弁護士の杉本智則は、「現実に社会に大きな結果を生じさせている以上、逮捕や有罪を免れる弁護方法は存在しない」といたずら目的の犯罪予告を非難している[4]。
[編集] 日本における犯罪予告の歴史
[編集] インターネット普及以前
インターネット普及以前は、相手方に手紙を送りつけるなどして害悪を告知し、脅迫罪に問われた事例が多い(口頭での害悪告知が脅迫罪に問われた事例も多いが、「犯罪予告」の範疇からは外れるものと考える)。
- 脅迫罪の成立が肯定された例
- 政治問題について二派の抗争が熾烈になっている時期に、一方の派の中心人物宅に現実の出火もないのに、「出火御見舞申上げます、火の元に御用心」という趣旨の文面の葉書を送付する行為[5]。
- 脅迫罪の成立が否定された例
- 「人殺し、売国奴、貴様に厳烈な審判が下されるであろう」と葉書で告知する行為。文面が婉曲であり、何人の手によって害悪が加えられるか全く不明確であるため(名古屋高判昭和45年10月28日刑月2巻10号1030頁)。
[編集] インターネット普及後
旧来の犯罪予告は、予告対象に手紙や電話を送りつける形態がほとんどだったが、インターネットが普及すると、掲示板サイト、ウィキサイトなどで犯罪予告が書き込まれる事例が増え、逮捕者も続出している。容疑者は、警察の依頼等でサーバが開示したIPアドレスと、インターネットサービスプロバイダが所有する住所・氏名などの情報から特定される。他人の無線LANからアクセスした書き込みで逮捕されるケースもある。

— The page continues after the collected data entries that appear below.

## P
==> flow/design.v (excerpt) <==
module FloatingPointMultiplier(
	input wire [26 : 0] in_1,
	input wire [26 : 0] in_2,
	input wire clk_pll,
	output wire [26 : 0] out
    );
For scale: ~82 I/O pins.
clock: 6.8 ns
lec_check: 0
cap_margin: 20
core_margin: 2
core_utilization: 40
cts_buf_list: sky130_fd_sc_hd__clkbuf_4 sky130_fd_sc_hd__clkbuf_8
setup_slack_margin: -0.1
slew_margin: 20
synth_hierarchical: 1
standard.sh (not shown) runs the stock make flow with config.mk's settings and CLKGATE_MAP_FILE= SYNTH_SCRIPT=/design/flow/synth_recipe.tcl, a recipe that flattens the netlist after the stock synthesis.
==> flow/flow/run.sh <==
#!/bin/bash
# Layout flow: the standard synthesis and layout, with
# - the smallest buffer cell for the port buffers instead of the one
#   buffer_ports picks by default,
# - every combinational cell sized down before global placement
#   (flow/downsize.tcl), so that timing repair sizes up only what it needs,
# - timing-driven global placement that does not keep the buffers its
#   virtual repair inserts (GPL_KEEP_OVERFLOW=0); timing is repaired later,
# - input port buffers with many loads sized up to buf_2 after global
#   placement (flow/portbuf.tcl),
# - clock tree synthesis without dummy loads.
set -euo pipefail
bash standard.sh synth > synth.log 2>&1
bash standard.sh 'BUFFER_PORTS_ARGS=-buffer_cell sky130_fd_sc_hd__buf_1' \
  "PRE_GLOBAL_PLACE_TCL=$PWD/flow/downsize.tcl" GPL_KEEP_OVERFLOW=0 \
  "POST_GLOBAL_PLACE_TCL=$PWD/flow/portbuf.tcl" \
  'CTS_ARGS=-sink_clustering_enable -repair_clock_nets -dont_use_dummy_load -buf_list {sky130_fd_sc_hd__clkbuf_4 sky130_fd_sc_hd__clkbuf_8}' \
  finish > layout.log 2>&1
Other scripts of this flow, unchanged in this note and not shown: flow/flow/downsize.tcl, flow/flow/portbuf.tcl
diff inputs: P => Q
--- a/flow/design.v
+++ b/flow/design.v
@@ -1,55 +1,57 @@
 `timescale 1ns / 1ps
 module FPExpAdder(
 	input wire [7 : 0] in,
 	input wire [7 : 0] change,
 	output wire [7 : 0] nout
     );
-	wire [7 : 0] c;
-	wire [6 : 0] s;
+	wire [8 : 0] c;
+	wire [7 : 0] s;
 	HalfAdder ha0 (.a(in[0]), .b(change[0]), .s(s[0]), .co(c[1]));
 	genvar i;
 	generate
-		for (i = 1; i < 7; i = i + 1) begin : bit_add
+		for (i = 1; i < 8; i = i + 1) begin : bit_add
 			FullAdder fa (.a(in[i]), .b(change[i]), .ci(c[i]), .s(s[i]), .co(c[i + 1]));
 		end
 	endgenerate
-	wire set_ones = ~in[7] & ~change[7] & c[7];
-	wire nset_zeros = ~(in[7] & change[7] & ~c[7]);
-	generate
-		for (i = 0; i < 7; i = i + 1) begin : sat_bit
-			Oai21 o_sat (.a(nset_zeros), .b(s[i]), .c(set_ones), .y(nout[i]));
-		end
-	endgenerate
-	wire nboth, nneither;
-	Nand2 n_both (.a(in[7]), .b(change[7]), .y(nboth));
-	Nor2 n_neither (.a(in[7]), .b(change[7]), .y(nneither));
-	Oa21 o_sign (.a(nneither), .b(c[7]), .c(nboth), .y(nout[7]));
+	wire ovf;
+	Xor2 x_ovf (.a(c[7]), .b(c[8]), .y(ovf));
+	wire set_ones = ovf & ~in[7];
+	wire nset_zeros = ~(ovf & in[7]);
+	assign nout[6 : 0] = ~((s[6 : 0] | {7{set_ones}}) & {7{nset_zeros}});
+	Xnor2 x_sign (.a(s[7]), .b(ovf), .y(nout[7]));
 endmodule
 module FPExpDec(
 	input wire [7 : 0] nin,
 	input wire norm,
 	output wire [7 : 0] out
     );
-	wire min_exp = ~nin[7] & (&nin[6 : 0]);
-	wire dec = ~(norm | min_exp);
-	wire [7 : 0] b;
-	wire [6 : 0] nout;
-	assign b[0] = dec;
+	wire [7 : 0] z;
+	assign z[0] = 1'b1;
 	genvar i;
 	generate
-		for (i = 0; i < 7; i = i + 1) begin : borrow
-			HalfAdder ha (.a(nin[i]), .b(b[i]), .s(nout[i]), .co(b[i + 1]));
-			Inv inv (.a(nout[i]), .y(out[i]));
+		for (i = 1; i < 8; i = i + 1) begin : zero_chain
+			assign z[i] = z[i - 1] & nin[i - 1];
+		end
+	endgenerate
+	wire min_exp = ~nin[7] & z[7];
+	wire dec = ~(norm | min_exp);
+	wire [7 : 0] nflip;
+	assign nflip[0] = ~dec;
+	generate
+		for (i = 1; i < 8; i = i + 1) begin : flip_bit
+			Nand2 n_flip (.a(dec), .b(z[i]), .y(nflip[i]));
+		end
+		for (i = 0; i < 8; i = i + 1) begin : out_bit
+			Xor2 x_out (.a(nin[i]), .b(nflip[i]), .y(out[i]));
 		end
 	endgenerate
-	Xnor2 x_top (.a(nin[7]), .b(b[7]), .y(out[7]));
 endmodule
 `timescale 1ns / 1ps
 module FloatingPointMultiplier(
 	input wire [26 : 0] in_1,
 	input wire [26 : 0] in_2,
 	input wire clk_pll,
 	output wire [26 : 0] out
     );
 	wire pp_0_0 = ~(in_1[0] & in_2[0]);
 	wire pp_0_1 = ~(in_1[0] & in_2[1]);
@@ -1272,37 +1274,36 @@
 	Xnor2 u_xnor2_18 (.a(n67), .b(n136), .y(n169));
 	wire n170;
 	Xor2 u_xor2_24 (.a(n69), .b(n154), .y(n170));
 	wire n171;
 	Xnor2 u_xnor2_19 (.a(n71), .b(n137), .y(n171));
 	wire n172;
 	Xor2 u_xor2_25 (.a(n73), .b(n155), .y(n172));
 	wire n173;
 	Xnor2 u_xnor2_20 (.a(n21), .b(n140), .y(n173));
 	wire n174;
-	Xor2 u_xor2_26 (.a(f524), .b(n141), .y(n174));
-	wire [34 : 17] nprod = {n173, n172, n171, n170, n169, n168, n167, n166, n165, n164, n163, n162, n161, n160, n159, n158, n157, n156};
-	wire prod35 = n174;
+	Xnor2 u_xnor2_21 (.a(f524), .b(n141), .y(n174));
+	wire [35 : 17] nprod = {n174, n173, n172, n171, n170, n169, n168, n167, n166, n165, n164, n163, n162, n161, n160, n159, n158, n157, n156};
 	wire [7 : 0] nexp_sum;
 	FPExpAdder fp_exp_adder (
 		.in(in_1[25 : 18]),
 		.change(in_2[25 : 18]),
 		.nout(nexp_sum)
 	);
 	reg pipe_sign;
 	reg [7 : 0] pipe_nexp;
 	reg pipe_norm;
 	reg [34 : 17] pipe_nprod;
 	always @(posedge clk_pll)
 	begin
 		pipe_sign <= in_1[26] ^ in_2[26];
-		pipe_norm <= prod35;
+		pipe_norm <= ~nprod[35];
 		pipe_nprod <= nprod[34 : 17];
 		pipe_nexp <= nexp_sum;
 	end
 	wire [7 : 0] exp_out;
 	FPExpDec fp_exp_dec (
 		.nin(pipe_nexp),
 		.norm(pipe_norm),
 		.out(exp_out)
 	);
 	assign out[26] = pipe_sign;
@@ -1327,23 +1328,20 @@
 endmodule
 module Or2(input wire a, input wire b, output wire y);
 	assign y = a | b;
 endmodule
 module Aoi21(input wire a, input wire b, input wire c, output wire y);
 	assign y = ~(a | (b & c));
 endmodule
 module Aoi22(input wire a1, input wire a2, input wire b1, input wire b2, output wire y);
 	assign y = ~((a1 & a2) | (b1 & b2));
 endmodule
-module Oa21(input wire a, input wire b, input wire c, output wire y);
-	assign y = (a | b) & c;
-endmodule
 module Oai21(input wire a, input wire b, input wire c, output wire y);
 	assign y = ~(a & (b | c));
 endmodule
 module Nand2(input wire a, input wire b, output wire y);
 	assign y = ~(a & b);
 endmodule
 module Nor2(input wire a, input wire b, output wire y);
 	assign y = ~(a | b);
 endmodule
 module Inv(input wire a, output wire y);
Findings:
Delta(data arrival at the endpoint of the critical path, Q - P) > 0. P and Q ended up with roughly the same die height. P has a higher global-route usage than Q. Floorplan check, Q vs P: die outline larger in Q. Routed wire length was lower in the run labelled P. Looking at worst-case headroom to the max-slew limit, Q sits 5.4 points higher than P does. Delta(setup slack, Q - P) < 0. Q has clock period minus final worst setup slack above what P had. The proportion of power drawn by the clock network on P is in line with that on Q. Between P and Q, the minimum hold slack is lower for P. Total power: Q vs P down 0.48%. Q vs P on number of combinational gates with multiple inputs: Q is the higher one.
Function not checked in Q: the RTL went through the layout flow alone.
Source: an optimization exercise on an open RTL-to-GDS flow (aim: small area and a short achievable clock period). Production flows keep margins and buffers that such runs may drop.
Function was checked by simulation only, so behaviour that the tests miss may differ from the original.
Power and IR drop assume default switching activity.

== main ==
==> flow/design.v (excerpt) <==
module Core(
  input         clock,
  input         reset,
  output [31:0] io_instrAddr,
  input  [31:0] io_instrData,
  output [31:0] io_dataAddr,
  output [31:0] io_dataWrite,
  input  [31:0] io_dataRead,
  output        io_dataWen,
  output        io_dataRen,
  output [3:0]  io_dataMask,
  output [31:0] io_pcDebug
);
  wire [31:0] ins = io_instrData;
  wire [6:0]  op  = ins[6:0];
  wire [4:0]  rd  = ins[11:7];
  wire [2:0]  f3  = ins[14:12];
  wire [4:0]  rs1 = ins[19:15];
  wire [4:0]  rs2 = ins[24:20];
  wire isOP    = op == 7'h33;
  wire isOPI   = op == 7'h13;
  wire isLUI   = op == 7'h37;
  wire isAUIPC = op == 7'h17;
  wire isJAL   = op == 7'h6f;
  wire isJALR  = op == 7'h67;
  wire isBR    = op == 7'h63;
  wire isLD    = op == 7'h03;
  wire isST    = op == 7'h23;
  wire regWrite = isOP | isOPI | isLUI | isAUIPC | isJAL | isJALR | isLD;
  wire [31:0] iimm = {{20{ins[31]}}, ins[31:20]};
  wire [31:0] uimm = {ins[31:12], 12'h0};
  wire [31:0] bimm = {{20{ins[31]}}, ins[7], ins[30:25], ins[11:8], 1'b0};
  wire [31:0] jimm = {{12{ins[31]}}, ins[19:12], ins[20], ins[30:21], 1'b0};
  reg  [31:1] pcr;
  wire [31:0] pc = {pcr, 1'b0};    
  reg  [32*32-1:32] rf;
  reg  [31:1] valid;
  wire [31:1] wen;
  genvar gi;
  generate
    for (gi = 1; gi < 32; gi = gi + 1) begin : g_dec
      assign wen[gi] = regWrite & (rd == gi);
    end
  endgenerate
  wire [31:0] r1, r2;
  RegRead read1 (.rs(rs1), .valid(valid), .rf(rf), .r(r1));
  RegRead read2 (.rs(rs2), .valid(valid), .rf(rf), .r(r2));
  wire [31:0] addr;
  AddrGen agen (.r1(r1), .imm(ins[31:20]), .addr(addr));
  wire [31:0] bsrc = isLUI ? uimm : (isOPI ? iimm : r2);
  wire opAlu = isOP | isOPI;
  wire isCmp = opAlu & (f3[2:1] == 2'b01);
  wire sub   = (isOP & (f3 == 3'h0) & ins[30]) | isCmp;
  ...
Size: about 3,800 cells after synthesis, ~1,100 flip-flops, ~200 I/O pins.
export LEC_CHECK = 0
export CAP_MARGIN = 20
export CORE_MARGIN = 2
export CORE_UTILIZATION = 50
export SETUP_SLACK_MARGIN = 5
export SLEW_MARGIN = 20
export SYNTH_HIERARCHICAL = 1
create_clock -name core_clock -period 14.5 [get_ports {clock}]
standard.sh (not shown) runs the stock make flow with config.mk's settings and CLKGATE_MAP_FILE= SYNTH_SCRIPT=/design/flow/synth_recipe.tcl, a recipe that flattens the netlist after the stock synthesis.
==> flow/flow/run.sh <==
#!/bin/bash
# Layout flow: the standard flow (standard.sh) with the standard synthesis
# unchanged, and two changes to how the layout is made:
#  - the port buffers are buf_2 cells instead of the delay buffers buffer_ports
#    picks by default (every port still gets its buffer);
#  - the clock tree is built without dummy loads;
# Each step's full output goes to a log file of its own in this folder.
set -euo pipefail
bash standard.sh synth > log_1_synth.txt 2>&1
bash standard.sh \
  "BUFFER_PORTS_ARGS=-buffer_cell sky130_fd_sc_hd__buf_2" \
  "CTS_ARGS=-sink_clustering_enable -repair_clock_nets -dont_use_dummy_load" \
  finish > log_2_layout.txt 2>&1
main went all the way through synthesis, placement and routing and the layout is clean on timing, DRC and antenna.
The following lists how the feature branch was set up differently from main:
==> flow/run.sh (new file) <==
#!/bin/bash
# synth_recipe.tcl (not shown) runs the flow's synth.tcl, then flattens the netlist and writes it again
# the make line also repeats each setting of config.mk as NAME=value (left out here)
make -C /OpenROAD-flow-scripts/flow DESIGN_CONFIG=/design/flow/config.mk WORK_HOME=/design/flow/orfs CLKGATE_MAP_FILE= SYNTH_SCRIPT=/design/flow/synth_recipe.tcl finish
removed: flow/flow/run.sh
removed: flow/standard.sh
Notes after the runs:
When the feature branch is set beside main, its sequential share of layout area turns out to be 2.0 points smaller.
On the feature branch: worst hold slack is 3.1 ps higher than what main gave.
Summary of the feature branch over main: footprint of the multi-input gates neither gained nor lost much, internal power component picked up an extra 8.1%, design area picked up an extra 4.2%, layout multi-input combinational cell count neither gained nor lost much.
[the feature branch] met3 wirelength from detailed routing rose 3.1% relative to main
Row final wirelength: the feature branch higher / main lower


run 1:
Another version of the RTL of Core (not shown whole).
Size in the first run: about 200 I/O pins, ~53000 µm² of cells after synthesis.
clock: 14.5 ns
lec_check: 0
cap_margin: 20
core_margin: 2
core_utilization: 58
setup_slack_margin: 5
slew_margin: 20
synth_hierarchical: 1
==> flow/flow/run.sh <==
#!/bin/bash
# Layout flow: the standard flow (standard.sh) with the standard synthesis
# unchanged, and two changes to how the layout is made:
#  - the port buffers are buf_2 cells instead of the delay buffers buffer_ports
#    picks by default (every port still gets its buffer);
#  - the clock tree is built without dummy loads, from larger sink clusters.
# Each step's full output goes to a log file of its own in this folder.
set -euo pipefail
bash standard.sh synth > log_1_synth.txt 2>&1
bash standard.sh \
  "BUFFER_PORTS_ARGS=-buffer_cell sky130_fd_sc_hd__buf_2" \
  "CTS_ARGS=-sink_clustering_enable -repair_clock_nets -dont_use_dummy_load -sink_clustering_size 25 -sink_clustering_max_diameter 80" \
  finish > log_2_layout.txt 2>&1
Run 1: PASS, flow complete, no timing, DRC or antenna violations
#### Input delta (run 2 over run 1)
Settings: CORE_UTILIZATION: 58 -> 50.
--- a/flow/flow/run.sh
+++ b/flow/flow/run.sh
@@ -11,3 +11,3 @@
   "BUFFER_PORTS_ARGS=-buffer_cell sky130_fd_sc_hd__buf_2" \
-  "CTS_ARGS=-sink_clustering_enable -repair_clock_nets -dont_use_dummy_load -sink_clustering_size 25 -sink_clustering_max_diameter 80" \
+  "CTS_ARGS=-sink_clustering_enable -repair_clock_nets -dont_use_dummy_load -sink_clustering_size 30 -sink_clustering_max_diameter 100" \
   finish > log_2_layout.txt 2>&1
==> notes.md <==
- Run 2 went all the way through synthesis, placement and routing and the layout is clean on timing, DRC and antenna.
- From run 1 to run 2 the numbers moved as follows: vertical extent of the die picked up an extra about 8%, final weighted congestion of routability-driven global placement lost about 10%.
- In the tables for run 1 and run 2, signal arrival time at the worst endpoint reads higher with run 2.
- Compared run 2 vs run 1, and power is down in run 2.
- On run 2: layout net count is about 0.9% lower than what run 1 gave.
- Changes observed in run 2 relative to run 1: global-route wire length before repair higher; routed wire length higher; critical path depth lower.
Edits applied to the flow inputs when going from run 2 to run 3:
--- a/flow/flow/run.sh
+++ b/flow/flow/run.sh
@@ -11,3 +11,3 @@
   "BUFFER_PORTS_ARGS=-buffer_cell sky130_fd_sc_hd__buf_2" \
-  "CTS_ARGS=-sink_clustering_enable -repair_clock_nets -dont_use_dummy_load -sink_clustering_size 30 -sink_clustering_max_diameter 100" \
+  "CTS_ARGS=-sink_clustering_enable -repair_clock_nets -dont_use_dummy_load -sink_clustering_size 25 -sink_clustering_max_diameter 80" \
   finish > log_2_layout.txt 2>&1
In summary, run 3 completed successfully, with a layout that passed the timing, design-rule and antenna checks.
In the tables for run 3 and run 2, clock transition time at the flip-flop clock pins of the worst setup and hold paths reads higher with run 2.
As far as effective utilization at floorplan goes, run 3 and run 2 are indistinguishable; the numbers are identical.
Compared with run 2, run 3 instantiates a larger number of standard cells.
Between run 2 and run 3, the first-pass GRT wire length does not differ in any meaningful way.
Post-layout net count: run 3 and run 2 compared, lower one is run 2
Against run 2, wire length in run 3 came out worse.
Comparing run 3 and run 2, setup slack is lower on run 2.
Power, run 3 vs run 2: up by a few percent

-- separate check: timing with driven ports --
Ports are ideal in the flow. The routed layouts listed here were re-timed in OpenROAD. Step 1 assumes that a clkbuf_16 drives the clock port and a buf_2 every other input. Step 2, shift: input delay + t, output delay - t, t = (earliest + latest rising clock arrival at the registers) / 2. This alone moves slack from input paths to output paths. Slacks: no drivers / after step 1 / after step 2; pairs: no drivers / after step 1.
| run | t (ns) | setup slack, ns | worst setup path after step 2 | slew at the worst register clock pin (ns) |
|---|---|---|---|---|
| main | 0.749 | 4.245 / 4.026 / 3.791 | input to register | 0.07 / 0.07 |
| the feature branch | 0.802 | 4.198 / 4.032 / 3.918 | input to register | 0.07 / 0.07 |
| run 1 | 0.745 | 4.849 / 4.591 / 4.460 | input to register | 0.10 / 0.10 |
| run 2 | 0.730 | 4.762 / 4.695 / 4.428 | input to register | 0.12 / 0.12 |
| run 3 | 0.754 | 4.769 / 4.728 / 4.441 | input to register | 0.10 / 0.10 |
After both steps every run listed still meets setup and hold. The setup slack of main, which loses most, moves by -0.219 ns with the drivers and by -0.454 ns with both steps.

2000年(平成12年)5月3日に発生した西鉄バスジャック事件では犯人が掲示板サイト2ちゃんねるに犯罪予告ととれる書き込みを行っていた。このことが大きく報道されてからは、誘発されるように、2ちゃんねるに犯罪予告を書き込んで逮捕される人間や、それを実行に移し逮捕される人間が続出した。
大きな事件があると、2ちゃんねるに頻繁に書き込まれている殺害・襲撃予告と事件の関連性を関係機関がチェックしているとされる他、警察庁のサイバーフォースが定期的に検索を掛けるようになった。この検索を逃れるために「殺す」を「投す[2]」、「頃(ころ)す」と書き込む者も現れているが、文章内容から殺害予告と判定されることがほとんどである。
2008年(平成20年)6月8日の秋葉原通り魔事件でも携帯サイトの掲示板で予告が行われており、犯行直前までの経過が詳細に実況されていた。この事件以後に同様の通り魔事件が多発したことや、犯罪予告そのものが増加したことにより、犯罪予告への対処が社会全体で重要視されるようになり、いたずら目的も含めて厳重に処罰されるようになった。事件後の3ヶ月間で66人が逮捕されている[6]。6月11日には総務大臣が犯罪予告の検知を目的としたシステムを開発する意向を示し、その翌日には民間有志による犯罪予告情報共有サイト「予告.in」が公開された。警察当局は犯罪予告をみたら110番通報するように、掲示板運営者を通じて呼びかけている[7][8]。
また、殺害予告や襲撃予告に限らず、そのほかにも多種多様な犯罪予告がなされている。たとえば、2010年1月には、「ズボンをはかずにJR山手線に乗ろう。10日午後1時に大塚駅に集合」[9]と呼びかける檄文が、インターネット上に書き込まれた(公然わいせつの予告)。この事態を受け、巣鴨警察署では厳戒態勢を敷き、署長が自ら指揮杖を執り、60名あまりの警察官を率いて巣鴨駅を警戒する騒動となった[9]。
2011年2月には時間を指定して新宿駅前で通り魔殺人事件を起こすという書き込みが行われ、予定時刻には大勢の警察官や野次馬で騒然とした。
[編集] 判例
[編集] 池内ひろ美脅迫事件
評論家の池内ひろ美を脅迫する文章を2ちゃんねるに書き込み、予定されていた池内の講演会を中止させたとして男性が脅迫と威力業務妨害罪で逮捕・起訴された[10]。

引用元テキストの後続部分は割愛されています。